Highlighting Rev. Joseph Charles Price, D.D

Rev. Joseph Charles Price, D.D; Educator, Civil Rights Activist, and AME Zion Church Leader

With the support of the AME Zion Church and the support of Salisbury residents, Dr. Price established Livingstone College and become its president in October 1882, when he was twenty-eight years old. (Originally called Zion Wesley College, its name was changed to that of the African explorer and missionary David Livingstone in 1885.)

Price’s activist role in civil rights and black education ended abruptly in 1893, when he contracted and died of Bright’s disease at age thirty-nine. He was buried on the campus of Livingstone CollegeW. E. B. Du Bois, August Meier, and others felt that it was the leadership vacuum created by Price’s death into which Booker T. Washington moved, and that had he lived, the influence and reputation of Price and of Livingstone College would have been as great or greater than that achieved by Washington and Tuskegee.

 Learn more about the amazing life of Rev. J.C Price, D.D, at  www.ncpedia.org/biography/price-joseph-charles

Price’s leadership of the college and his ability as an orator gained him national attention. In 1888 President Grover Cleveland asked him to serve as minister to Liberia, though he declined, saying he could do more for his people by remaining in Salisbury. In 1890 he was elected president of both the Afro-American League and the National Equal Rights Convention and named chairman of the Citizens’ Equal Rights Association. But conflict among the groups and lack of financial support led to their decline soon afterwards.

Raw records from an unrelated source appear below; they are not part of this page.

===== src/rtl/ddr_rd_burst_unpacker_pkg.sv =====
`default_nettype none
// ============================================================================
// Module      : ddr_rd_burst_unpacker_pkg
// Description : Shared constants, FSM state encoding and helpers for the
//               DDR read-burst unpacker.
// Revision    : 1.0 - initial release
// ============================================================================
package ddr_rd_burst_unpacker_pkg;

    localparam int c_DDR_DATA_WIDTH = 128;
    localparam int c_DATA_WIDTH     = 16;
    localparam int c_LANES          = c_DDR_DATA_WIDTH / c_DATA_WIDTH;
    localparam int c_BEAT_DEPTH     = 8;
    localparam int c_WORD_CNT_WIDTH = 10;

    typedef enum logic [1:0] {
        ST_IDLE   = 2'd0,
        ST_STREAM = 2'd1,
        ST_DONE   = 2'd2
    } state_t;

    function automatic int unsigned ceil_div(input int unsigned words, input int unsigned lanes);
        return (words + lanes - 32'd1) / lanes;
    endfunction

endpackage
`default_nettype wire


===== src/rtl/ddr_rd_burst_unpacker_if.sv =====
`default_nettype none
// ============================================================================
// Module      : ddr_rd_burst_unpacker_if
// Description : Request, beat input, word output and status bundle of the
//               unpacker; i_/o_ names are from the unpacker's point of view.
// Revision    : 1.0 - initial release
// ============================================================================
interface ddr_rd_burst_unpacker_if
    import ddr_rd_burst_unpacker_pkg::*;
#(
    parameter int DDR_DATA_WIDTH = c_DDR_DATA_WIDTH,
    parameter int DATA_WIDTH     = c_DATA_WIDTH,
    parameter int BEAT_DEPTH     = c_BEAT_DEPTH,
    parameter int WORD_CNT_WIDTH = c_WORD_CNT_WIDTH
) ();

    localparam int c_FREE_W = $clog2(BEAT_DEPTH + 1);

    logic                      i_start;
    logic [WORD_CNT_WIDTH-1:0] i_start_words;
    logic                      i_in_valid;
    logic [DDR_DATA_WIDTH-1:0] i_in_data;
    logic                      i_out_ready;
    logic                      o_out_valid;
    logic [DATA_WIDTH-1:0]     o_out_data;
    logic                      o_out_last;
    logic                      o_busy;
    logic                      o_done;
    logic [c_FREE_W-1:0]       o_free_beats;
    logic                      o_overflow;

    modport slave (
        input  i_start, i_start_words, i_in_valid, i_in_data, i_out_ready,
        output o_out_valid, o_out_data, o_out_last, o_busy, o_done, o_free_beats, o_overflow
    );

    modport master (
        output i_start, i_start_words, i_in_valid, i_in_data, i_out_ready,
        input  o_out_valid, o_out_data, o_out_last, o_busy, o_done, o_free_beats, o_overflow
    );

endinterface
`default_nettype wire


===== src/rtl/ddr_rd_burst_unpacker_beat_sync_fifo.sv =====
`default_nettype none
// ============================================================================
// Module      : beat_sync_fifo
// Description : Single-clock beat FIFO with show-ahead head; a push into a
//               full FIFO is legal when a pop happens in the same cycle.
// Revision    : 1.0 - initial release
// ============================================================================
module beat_sync_fifo
    import ddr_rd_burst_unpacker_pkg::*;
#(
    parameter int WIDTH = c_DDR_DATA_WIDTH,
    parameter int DEPTH = c_BEAT_DEPTH
) (
    input  logic                         clk,
    input  logic                         rst,
    input  logic                         i_push,
    input  logic [WIDTH-1:0]             i_push_data,
    input  logic                         i_pop,
    output logic [WIDTH-1:0]             o_head,
    output logic [$clog2(DEPTH+1)-1:0]   o_count,
    output logic                         o_empty
);

    localparam int c_AW  = $clog2(DEPTH);
    localparam int c_CW  = $clog2(DEPTH + 1);

    logic [WIDTH-1:0] r_mem [DEPTH];
    logic [c_AW-1:0]  r_wr_ptr;
    logic [c_AW-1:0]  r_rd_ptr;
    logic [c_CW-1:0]  r_count;

    // When full, wr_ptr aliases rd_ptr: the head is read combinationally
    // before the write lands, so push-on-pop-while-full is safe.
    always_ff @(posedge clk) begin
        if (i_push) begin
            r_mem[r_wr_ptr] <= i_push_data;
        end
    end

    always_ff @(posedge clk) begin
        if (rst) begin
            r_wr_ptr <= '0;
            r_rd_ptr <= '0;
            r_count  <= '0;
        end else begin
            if (i_push) begin
                r_wr_ptr <= r_wr_ptr + c_AW'(1);
            end
            if (i_pop) begin
                r_rd_ptr <= r_rd_ptr + c_AW'(1);
            end
            case ({i_push, i_pop})
                2'b10:   r_count <= r_count + c_CW'(1);
                2'b01:   r_count <= r_count - c_CW'(1);
                default: r_count <= r_count;
            endcase
        end
    end

    assign o_head  = r_mem[r_rd_ptr];
    assign o_count = r_count;
    assign o_empty = (r_count == '0);

endmodule
`default_nettype wire


===== src/rtl/ddr_rd_burst_unpacker.sv =====
`default_nettype none
// ============================================================================
// Module      : ddr_rd_burst_unpacker
// Description : Buffers 128-bit DDR read beats and serialises them into
//               DATA_WIDTH words, trimming padding lanes of the final beat.
// Revision    : 1.0 - initial release
// ============================================================================
module ddr_rd_burst_unpacker
    import ddr_rd_burst_unpacker_pkg::*;
#(
    parameter int DDR_DATA_WIDTH = c_DDR_DATA_WIDTH,
    parameter int DATA_WIDTH     = c_DATA_WIDTH,
    parameter int BEAT_DEPTH     = c_BEAT_DEPTH,
    parameter int WORD_CNT_WIDTH = c_WORD_CNT_WIDTH
) (
    input  logic                    clk,
    input  logic                    rst,
    ddr_rd_burst_unpacker_if.slave  bus
);

    localparam int c_NUM_LANES = DDR_DATA_WIDTH / DATA_WIDTH;
    localparam int c_LANE_W    = $clog2(c_NUM_LANES);
    localparam int c_FREE_W    = $clog2(BEAT_DEPTH + 1);

    state_t                                 r_state;
    logic [WORD_CNT_WIDTH-1:0]              r_words_left;
    logic [WORD_CNT_WIDTH-1:0]              r_beats_expected;
    logic [c_LANE_W-1:0]                    r_lane_idx;
    logic                                   r_overflow;

    logic [DDR_DATA_WIDTH-1:0]              w_head;
    logic [c_NUM_LANES-1:0][DATA_WIDTH-1:0] w_head_lanes;
    logic [c_FREE_W-1:0]                    w_count;
    logic                                   w_empty;
    logic                                   w_out_valid;
    logic                                   w_hs;
    logic                                   w_last_word;
    logic                                   w_pop;
    logic                                   w_push;

    beat_sync_fifo #(
        .WIDTH (DDR_DATA_WIDTH),
        .DEPTH (BEAT_DEPTH)
    ) u_beat_fifo (
        .clk         (clk),
        .rst         (rst),
        .i_push      (w_push),
        .i_push_data (bus.i_in_data),
        .i_pop       (w_pop),
        .o_head      (w_head),
        .o_count     (w_count),
        .o_empty     (w_empty)
    );

    assign w_head_lanes = w_head;
    assign w_out_valid  = (r_state == ST_STREAM) && !w_empty;
    assign w_hs         = w_out_valid && bus.i_out_ready;
    assign w_last_word  = (r_words_left == WORD_CNT_WIDTH'(1));
    // Head beat retires after its top lane or after the burst's last word.
    assign w_pop        = w_hs && ((r_lane_idx == c_LANE_W'(c_NUM_LANES - 1)) || w_last_word);
    assign w_push       = bus.i_in_valid && (r_state == ST_STREAM) && (r_beats_expected != '0)
                          && ((w_count < c_FREE_W'(BEAT_DEPTH)) || w_pop);

    always_ff @(posedge clk) begin
        if (rst) begin
            r_state          <= ST_IDLE;
            r_words_left     <= '0;
            r_beats_expected <= '0;
            r_lane_idx       <= '0;
            r_overflow       <= 1'b0;
        end else begin
            if (bus.i_in_valid && !w_push) begin
                r_overflow <= 1'b1;
            end
            if (w_push) begin
                r_beats_expected <= r_beats_expected - WORD_CNT_WIDTH'(1);
            end
            case (r_state)
                ST_IDLE: begin
                    if (bus.i_start) begin
                        r_words_left     <= bus.i_start_words;
                        r_beats_expected <= WORD_CNT_WIDTH'(ceil_div(32'(bus.i_start_words), c_NUM_LANES));
                        r_lane_idx       <= '0;
                        r_state          <= (bus.i_start_words != '0) ? ST_STREAM : ST_DONE;
                    end
                end
                ST_STREAM: begin
                    if (w_hs) begin
                        r_words_left <= r_words_left - WORD_CNT_WIDTH'(1);
                        r_lane_idx   <= w_pop ? '0 : r_lane_idx + c_LANE_W'(1);
                        if (w_last_word) begin
                            r_state <= ST_DONE;
                        end
                    end
                end
                ST_DONE: begin
                    r_state <= ST_IDLE;
                end
                default: begin
                    r_state <= ST_IDLE;
                end
            endcase
        end
    end

    assign bus.o_out_valid  = w_out_valid;
    assign bus.o_out_data   = w_out_valid ? w_head_lanes[r_lane_idx] : '0;
    assign bus.o_out_last   = w_out_valid && w_last_word;
    assign bus.o_busy       = (r_state != ST_IDLE);
    assign bus.o_done       = (r_state == ST_DONE);
    assign bus.o_free_beats = c_FREE_W'(BEAT_DEPTH) - w_count;
    assign bus.o_overflow   = r_overflow;

endmodule
`default_nettype wire


===== src/flat_wrapper.sv =====
// flat-port wrapper written by rule: the top's interface ports become plain ports
module ddr_rd_burst_unpacker_flat import ddr_rd_burst_unpacker_pkg::*;
#(
    parameter int DDR_DATA_WIDTH = c_DDR_DATA_WIDTH,
    parameter int DATA_WIDTH     = c_DATA_WIDTH,
    parameter int BEAT_DEPTH     = c_BEAT_DEPTH,
    parameter int WORD_CNT_WIDTH = c_WORD_CNT_WIDTH
)
  (clk, rst, bus_i_start, bus_i_start_words, bus_i_in_valid, bus_i_in_data, bus_i_out_ready, bus_o_out_valid, bus_o_out_data, bus_o_out_last, bus_o_busy, bus_o_done, bus_o_free_beats, bus_o_overflow);
  ddr_rd_burst_unpacker_if #(.DDR_DATA_WIDTH(DDR_DATA_WIDTH), .DATA_WIDTH(DATA_WIDTH), .BEAT_DEPTH(BEAT_DEPTH), .WORD_CNT_WIDTH(WORD_CNT_WIDTH)) bus_i ();
  input  logic clk;
  input  logic rst;
  input wire logic [$bits(bus_i.i_start)-1:0] bus_i_start;
  input wire logic [$bits(bus_i.i_start_words)-1:0] bus_i_start_words;
  input wire logic [$bits(bus_i.i_in_valid)-1:0] bus_i_in_valid;
  input wire logic [$bits(bus_i.i_in_data)-1:0] bus_i_in_data;
  input wire logic [$bits(bus_i.i_out_ready)-1:0] bus_i_out_ready;
  output wire logic [$bits(bus_i.o_out_valid)-1:0] bus_o_out_valid;
  output wire logic [$bits(bus_i.o_out_data)-1:0] bus_o_out_data;
  output wire logic [$bits(bus_i.o_out_last)-1:0] bus_o_out_last;
  output wire logic [$bits(bus_i.o_busy)-1:0] bus_o_busy;
  output wire logic [$bits(bus_i.o_done)-1:0] bus_o_done;
  output wire logic [$bits(bus_i.o_free_beats)-1:0] bus_o_free_beats;
  output wire logic [$bits(bus_i.o_overflow)-1:0] bus_o_overflow;
  assign bus_i.i_start = bus_i_start;
  assign bus_i.i_start_words = bus_i_start_words;
  assign bus_i.i_in_valid = bus_i_in_valid;
  assign bus_i.i_in_data = bus_i_in_data;
  assign bus_i.i_out_ready = bus_i_out_ready;
  assign bus_o_out_valid = bus_i.o_out_valid;
  assign bus_o_out_data = bus_i.o_out_data;
  assign bus_o_out_last = bus_i.o_out_last;
  assign bus_o_busy = bus_i.o_busy;
  assign bus_o_done = bus_i.o_done;
  assign bus_o_free_beats = bus_i.o_free_beats;
  assign bus_o_overflow = bus_i.o_overflow;
  ddr_rd_burst_unpacker #(.DDR_DATA_WIDTH(DDR_DATA_WIDTH), .DATA_WIDTH(DATA_WIDTH), .BEAT_DEPTH(BEAT_DEPTH), .WORD_CNT_WIDTH(WORD_CNT_WIDTH)) u_core (.clk(clk), .rst(rst), .bus(bus_i));
endmodule

===== config.mk =====
export PLATFORM = sky130hd
export DESIGN_NAME = ddr_rd_burst_unpacker_flat
export DESIGN_NICKNAME = d
export VERILOG_FILES = /design/src/rtl/ddr_rd_burst_unpacker_pkg.sv /design/src/rtl/ddr_rd_burst_unpacker_if.sv /design/src/rtl/ddr_rd_burst_unpacker_beat_sync_fifo.sv /design/src/rtl/ddr_rd_burst_unpacker.sv /design/src/flat_wrapper.sv
export SDC_FILE = /design/constraint.sdc
export NUM_CORES = 1
export LEC_CHECK = 0
export ABC_AREA = 1
export CORE_ASPECT_RATIO = 1.5
export CORE_MARGIN = 8
export CORE_UTILIZATION = 54
export DETAILED_ROUTE_END_ITERATION = 10
export PLACE_DENSITY_LB_ADDON = 0.1
export SLEW_MARGIN = 10
export SYNTH_ARGS = -nofsm -noshare
export SYNTH_HDL_FRONTEND = slang
export SYNTH_SLANG_ARGS = --single-unit
export TNS_END_PERCENT = 100

===== constraint.sdc =====
create_clock -name clk -period 26.2 [get_ports clk]
set_clock_uncertainty 0.05 [all_clocks]
set_input_delay 5.24 -clock clk [delete_from_list [all_inputs] [get_ports clk]]
set_output_delay 5.24 -clock clk [all_outputs]
set_load 0.05 [all_outputs]

==> results.md, run 1 <==
- Yosys warns: 0
- Sequential fraction of the synthesis area: around 72%
- First-pass GRT wire length: about 180000 um
- Worst skew pair latency: ~0.66 ns
- DIE AREA: 0.0902 mm^2
- H-tree depth: 3
- Tmin final: 11.46 ns
- # DRC: 0
- # resized after CTS: 0
- Max Root-Sink Buffers: 3
- Overall power: approximately 3.5 mW
- Final Max Tran Viols: 0
- Worst Hold Slack: about 0.4 ns
- TNS Setup: 0 ns
- Total CTS buffers: slightly below 100
- Starting Density: 54.5%
- CP Max Fanout: ~180
- Worst VDD drop: 0.0606 mV
- Synthesis-to-layout area growth: 12.6%
- Fmax: a little under 90 MHz
- Overflow after GRT: 0
- CTS tree: yes
- DR WL/cell: 23.8 um
- CP Class: reg2out
- Total number of vias: between 20000 and 30000
- Initial antenna violation count: 16
- Routed WL: ~120000 um
- Row count: about 130
- Placed Cells incl. Taps: 4755
- Setup Fix Bufs, Post-CTS: 0
- Worst path required time: between 20 and 25 ns
- Commonest non-fill, non-tap cell in the layout: nand2_1
- # IOs: ~170
- Final setup fails: 0
- DR pass1 iterations: 6
- Die X: 248 um
- Mapped Area: around 0.044 mm^2
- Final nets: approximately 4000
- Vias/cell: 5.96
- Final Hold Viols: 0
- Pwr dens: between 70 and 80 mW/mm^2
- Final non-filler cell total: between 4000 and 5000
- Critical Path AT: ~6 ns
- Clock root cell: clkbuf_16
- #FFs+latches synth: around 1100
- Number of fillers in the final layout: about 6200
- Worst setup SP type: flip-flop
- Least-Margin Pin Slew: 1.22 ns
- Static Leak: approximately 17 nW
- Sink Count: 1063
- Fin crit share: between 40 and 50%
- DR iter-0 viols: slightly below 3000
- Syn Area/Cell: 11.6 um^2
- Cells after Synth: approximately 3800
- Critical Path End Type: primary output
- Die Y: about 360 um
- Finished Core Util: 61.4%
- Max Cap Viol: 0
- Most frequent cells in the layout: nand2_1 (1277), edfxtp_1 (1024), nand3_1 (757)
- RSZ-0062 raised after global routing: false
- Number of global-route vias before repair: around 29000
- Rel. slew slack: a little under a fifth
- Hold-fix buffers at CTS: 0
- Port bufs: 167
- Net count after synthesis: just under 4000
- Post-detail-place hpwl: about 61000 um
- Hold crit path type: reg2reg
- Core box area: about 0.08 mm^2
- Clk pin slew, worst setup/hold paths: approximately 0.060 ns
- Share of post-route cells with drive strength above 1: under 10%
- Placer Congestion: about 0.83
- Largest net degree at the start of global routing: around 240
- Tot GR Track Use: approximately 26%
- Cell variety after synth: 40
- Status: finished clean
- Antenna-violating nets left: 0
==> registers in the layout, indices dropped and copies added (netlist names), named ones only <==
name	flops
u_core.u_beat_fifo.r_rd_ptr	3
u_core.bus.o_overflow	1
u_core.r_words_left	10
u_core.r_beats_expected	10
u_core.r_lane_idx	3
u_core.r_state	2
u_core.u_beat_fifo.o_count	4
u_core.u_beat_fifo.r_mem	1024
u_core.u_beat_fifo.r_wr_ptr	3
==> final timing paths <==
check	cells past startpoint	to	slack, ns	start
hold reg to reg	1	flip-flop	0.39	u_core.u_beat_fifo.r_rd_ptr[2]
setup reg to reg	10	u_core.u_beat_fifo.r_mem[6][121]	21.67	u_core.r_lane_idx[1]
setup / recovery	12	bus_o_out_data[13]	14.74	flip-flop
hold / removal	1	flip-flop	0.39	u_core.u_beat_fifo.r_rd_ptr[2]
==> final cells by class <==
type                       count  area (um^2)  area share, %
multi-input combinational   2398        10700           21.8
antenna                        8         20.0         0.0408
timing repair buffer         200         2010           4.09
tap                         1032         1290           2.63
clock buffer                 118         2630           5.37
inverter                      62          262          0.533
sequential                  1063        31500           64.3
clock inverter                62          607           1.24
==> Yosys cell counts <==
library cell	count	area share [%]
ha_1	12	0.34
nor2_1	85	0.73
nor3_2	2	0.046
nand2_1	1277	11
o31ai_1	16	0.28
o21bai_1	2	0.034
buf_2	104	1.2
o21a_1	1	0.017
inv_2	3	0.026
inv_1	56	0.48
nor3_1	7	0.080
o21ai_2	1	0.020
a21oi_4	1	0.037
clkinv_1	1	0.0086
nand3_2	1	0.023
a21oi_1	119	1.4
nor2_4	2	0.052
a31oi_1	5	0.072
clkbuf_1	64	0.55
buf_6	5	0.13
a211oi_1	4	0.069
edfxtp_1	1024	71
buf_4	31	0.53
nor2_2	1	0.014
o21ai_1	1	0.011
o21ai_0	48	0.55
o211ai_1	24	0.41
nand2_4	2	0.052
fa_1	1	0.046
nand2_2	4	0.057
a21oi_2	1	0.020
nand4_1	6	0.086
a221oi_1	2	0.040
xnor2_1	6	0.12
dfxtp_1	39	1.8
xor2_1	9	0.18
nor4_1	1	0.014
buf_1	28	0.24
nand3_1	757	8.7
inv_4	2	0.029
==> layer usage <==
layer	vias up	global-route usage [%]	routed length, um
met5	-	0	69
met4	10	9.98	3870
met3	224	4.47	8820
met2	1242	43.1	57800
met1	14652	33.8	47000
li1	13353	-	-
==> per-stage QoR <==
| step | area (um^2) | worst slack (ns) |
|---|---|---|
| 2_1_floorplan | 43600 | 10.89 |
| 3_3_place_gp | 45800 | 15.61 |
| 3_5_place_dp | 45800 | 15.55 |
| 4_1_cts | 49100 | 14.81 |
| 5_1_grt | 49100 | 14.49 |
| 6_report | 49100 | 14.74 |
==> critical path, stage by stage (launching register included) <==
cell,delay (ns)
dfxtp_4,0.58
inv_16,0.55
buf_4,0.90
buf_4,0.86
nand2_1,0.11
nand3_1,0.11
nand3_1,0.09
nand2_1,0.11
nand2_1,0.09
nand3_1,0.26
o211ai_1,0.16
a21oi_1,0.38
clkdlybuf4s50_1,0.88
==> cells by family (layout without fill, tap and decap cells) <==
| kind of cell | Yosys count | in the layout | share of synthesized area (%) |
|---|---|---|---|
| AND/OR/NAND/NOR | 2145 | 2145 | 20.8 |
| buffers and inverters | 294 | 442 | 3.19 |
| adder cells (fa/ha/maj) | 13 | 13 | 0.390 |
| other | 0 | 8 | 0 |
| AO/OA/AOI/OAI | 225 | 225 | 2.93 |
| flip-flops | 1063 | 1063 | 72.3 |
| XOR/XNOR | 15 | 15 | 0.301 |
==> report_power, final <==
part / switching (mW) / total (mW) / internal [mW]
combinational: 0.103 / 0.153 / 0.0504
sequential: 0.00827 / 1.89 / 1.88
clock: 0.611 / 1.44 / 0.833
total: 0.722 / 3.49 / 2.77
Note: power is estimated with default switching activity, not from simulation.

Like Booker T. Washington, Price believed that blacks’ self-help through education and economic development was their best hope for solving the race problem, and he assured whites that social integration with them was not among their goals. But he was less conciliatory than Washington in demanding that the civil rights of blacks be upheld. Blacks were willing to cooperate and live peaceably with southern whites, but not at the cost of their own freedom of constitutional guarantees. “A compromise,” he wrote, “that reverses the Declaration of Independence, nullifies the national constitution, and is contrary to the genius of this republic, ought not to be asked of any race living under the stars and stripes; and if asked, ought not to be granted.”